He shook his head at her. “I know you too
well, my Eustacia; I know you too well. There
isn’t a note in you which I don’t know;
and that hot little bosom couldn’t play such
a coldblooded trick to save its life. I saw a
woman on Rainbarrow at dusk looking down towards my
house. I think I drew out you before you drew
out me.”
The revived embers of an old passion glowed clearly
in Wildeve now; and he leant forward as if about to
put his face towards her cheek.
“O no,” she said, intractably moving to
the other side of the decayed fire. “What
did you mean by that?”
“Perhaps I may kiss your hand?”
“No, you may not.”
“Then I may shake your hand?”
“No.”
“Then I wish you good night without caring for
either. Good-bye, good-bye.”
She returned no answer, and with the bow of a dancing-master
he vanished on the other side of the pool as he had
come.
Eustacia sighed: it was no fragile maiden sigh,
but a sigh which shook her like a shiver. Whenever
a flash of reason darted like an electric light upon
her lover—as it sometimes would—and
showed his imperfections, she shivered thus.

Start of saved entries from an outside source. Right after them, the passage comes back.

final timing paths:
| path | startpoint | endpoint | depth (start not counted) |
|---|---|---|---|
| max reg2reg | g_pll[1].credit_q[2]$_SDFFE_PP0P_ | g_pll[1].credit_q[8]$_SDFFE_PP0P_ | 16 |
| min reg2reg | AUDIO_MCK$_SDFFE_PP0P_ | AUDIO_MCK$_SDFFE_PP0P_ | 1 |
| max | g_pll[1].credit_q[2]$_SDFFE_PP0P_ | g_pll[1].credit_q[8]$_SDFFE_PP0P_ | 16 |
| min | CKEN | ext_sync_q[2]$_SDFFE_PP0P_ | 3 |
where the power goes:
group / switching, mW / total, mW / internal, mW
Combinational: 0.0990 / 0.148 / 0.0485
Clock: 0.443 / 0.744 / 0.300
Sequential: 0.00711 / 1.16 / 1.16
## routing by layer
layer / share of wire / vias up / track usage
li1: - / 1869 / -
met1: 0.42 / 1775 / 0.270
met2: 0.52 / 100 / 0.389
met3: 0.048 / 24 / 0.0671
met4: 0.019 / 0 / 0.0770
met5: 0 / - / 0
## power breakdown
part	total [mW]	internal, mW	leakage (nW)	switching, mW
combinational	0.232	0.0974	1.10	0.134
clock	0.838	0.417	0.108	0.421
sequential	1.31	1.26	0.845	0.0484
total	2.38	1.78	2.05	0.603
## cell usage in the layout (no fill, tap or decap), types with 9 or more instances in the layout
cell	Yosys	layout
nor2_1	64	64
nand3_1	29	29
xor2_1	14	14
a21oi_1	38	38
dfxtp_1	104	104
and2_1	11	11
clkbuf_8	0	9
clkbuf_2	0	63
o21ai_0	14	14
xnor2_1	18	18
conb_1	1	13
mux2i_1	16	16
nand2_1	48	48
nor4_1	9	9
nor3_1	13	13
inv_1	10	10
### config.mk
export PLATFORM = sky130hd
export DESIGN_NAME = flash_bus_command_port
export DESIGN_NICKNAME = d
export VERILOG_FILES = /design/src/flash_port_pkg.sv /design/src/flash_bus_command_port.sv
export VERILOG_INCLUDE_DIRS = /design/src
export SDC_FILE = /design/constraint.sdc
export NUM_CORES = 1
export LEC_CHECK = 0
export BUFFER_PORTS_ARGS = -buffer_cell sky130_fd_sc_hd__buf_2
export CAP_MARGIN = 0
export CORE_MARGIN = 4
export CORE_UTILIZATION = 59
export DETAILED_ROUTE_END_ITERATION = 8
export PLACE_DENSITY = 0.91
export SLEW_MARGIN = 20
export SYNTH_ARGS = -nofsm -noshare
export SYNTH_HDL_FRONTEND = slang
export SYNTH_SLANG_ARGS = --single-unit
### constraint.sdc
create_clock -name ref_clk_i -period 16.3 [get_ports ref_clk_i]
set_input_delay 1.63 -clock ref_clk_i [delete_from_list [all_inputs] [get_ports ref_clk_i]]
set_output_delay 1.63 -clock ref_clk_i [all_outputs]
set_load 0.01 [all_outputs]
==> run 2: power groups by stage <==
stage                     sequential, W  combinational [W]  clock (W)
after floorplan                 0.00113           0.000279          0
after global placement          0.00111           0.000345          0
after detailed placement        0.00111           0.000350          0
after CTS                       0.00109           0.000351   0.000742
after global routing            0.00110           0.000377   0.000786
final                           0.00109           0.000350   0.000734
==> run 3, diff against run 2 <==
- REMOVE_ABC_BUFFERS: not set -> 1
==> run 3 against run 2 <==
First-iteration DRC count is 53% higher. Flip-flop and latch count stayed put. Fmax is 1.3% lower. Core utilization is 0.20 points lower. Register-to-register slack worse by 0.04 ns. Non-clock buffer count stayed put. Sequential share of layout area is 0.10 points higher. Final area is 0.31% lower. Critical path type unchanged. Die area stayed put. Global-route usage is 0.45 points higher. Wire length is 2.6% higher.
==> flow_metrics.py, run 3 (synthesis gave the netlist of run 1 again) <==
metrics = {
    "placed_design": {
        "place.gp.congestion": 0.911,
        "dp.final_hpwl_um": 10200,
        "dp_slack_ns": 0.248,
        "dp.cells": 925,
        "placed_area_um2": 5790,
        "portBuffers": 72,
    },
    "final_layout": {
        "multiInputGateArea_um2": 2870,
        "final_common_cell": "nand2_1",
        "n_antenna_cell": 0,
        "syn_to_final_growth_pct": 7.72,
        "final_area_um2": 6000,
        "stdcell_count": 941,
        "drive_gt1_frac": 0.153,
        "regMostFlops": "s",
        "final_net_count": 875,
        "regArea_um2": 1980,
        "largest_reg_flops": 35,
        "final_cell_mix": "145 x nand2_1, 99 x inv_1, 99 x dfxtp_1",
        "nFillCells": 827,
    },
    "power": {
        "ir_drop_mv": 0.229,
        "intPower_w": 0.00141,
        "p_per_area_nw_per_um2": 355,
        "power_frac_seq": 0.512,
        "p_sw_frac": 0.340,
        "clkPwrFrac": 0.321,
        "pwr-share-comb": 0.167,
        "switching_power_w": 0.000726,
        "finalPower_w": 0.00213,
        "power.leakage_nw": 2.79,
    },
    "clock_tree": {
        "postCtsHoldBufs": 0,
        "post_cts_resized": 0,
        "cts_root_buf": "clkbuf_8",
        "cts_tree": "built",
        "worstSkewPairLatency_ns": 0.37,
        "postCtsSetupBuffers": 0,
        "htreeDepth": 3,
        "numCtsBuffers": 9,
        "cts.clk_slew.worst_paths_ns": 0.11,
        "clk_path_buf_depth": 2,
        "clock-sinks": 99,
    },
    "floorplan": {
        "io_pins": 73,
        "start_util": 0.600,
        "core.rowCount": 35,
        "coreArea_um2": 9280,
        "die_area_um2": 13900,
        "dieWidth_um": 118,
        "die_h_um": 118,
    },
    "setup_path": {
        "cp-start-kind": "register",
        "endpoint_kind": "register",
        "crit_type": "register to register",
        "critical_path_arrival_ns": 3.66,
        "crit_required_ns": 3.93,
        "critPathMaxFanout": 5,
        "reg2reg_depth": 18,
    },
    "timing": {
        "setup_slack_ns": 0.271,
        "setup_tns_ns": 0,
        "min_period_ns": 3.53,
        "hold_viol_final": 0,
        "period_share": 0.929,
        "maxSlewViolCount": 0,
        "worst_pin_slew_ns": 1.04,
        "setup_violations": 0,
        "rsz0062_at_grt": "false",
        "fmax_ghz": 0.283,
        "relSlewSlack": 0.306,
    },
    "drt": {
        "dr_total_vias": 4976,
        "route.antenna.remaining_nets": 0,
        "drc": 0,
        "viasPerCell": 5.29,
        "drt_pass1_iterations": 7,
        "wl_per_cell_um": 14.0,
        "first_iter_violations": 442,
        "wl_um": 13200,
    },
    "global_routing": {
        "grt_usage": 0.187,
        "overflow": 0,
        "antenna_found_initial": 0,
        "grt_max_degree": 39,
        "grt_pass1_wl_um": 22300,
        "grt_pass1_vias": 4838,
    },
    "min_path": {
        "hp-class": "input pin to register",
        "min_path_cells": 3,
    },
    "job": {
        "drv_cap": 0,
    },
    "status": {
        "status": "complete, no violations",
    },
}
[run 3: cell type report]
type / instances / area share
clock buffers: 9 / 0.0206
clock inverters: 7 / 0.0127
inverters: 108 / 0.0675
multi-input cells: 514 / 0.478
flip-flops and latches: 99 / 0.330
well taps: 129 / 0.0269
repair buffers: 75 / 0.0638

But it was over in a second, and she loved on.
She knew that he trifled with her; but she loved on.
She scattered the half-burnt brands, went indoors immediately,
and up to her bedroom without a light. Amid the
rustles which denoted her to be undressing in the
darkness other heavy breaths frequently came; and
the same kind of shudder occasionally moved through
her when, ten minutes later, she lay on her bed asleep.
Queen of Night
Eustacia Vye was the raw material of a divinity.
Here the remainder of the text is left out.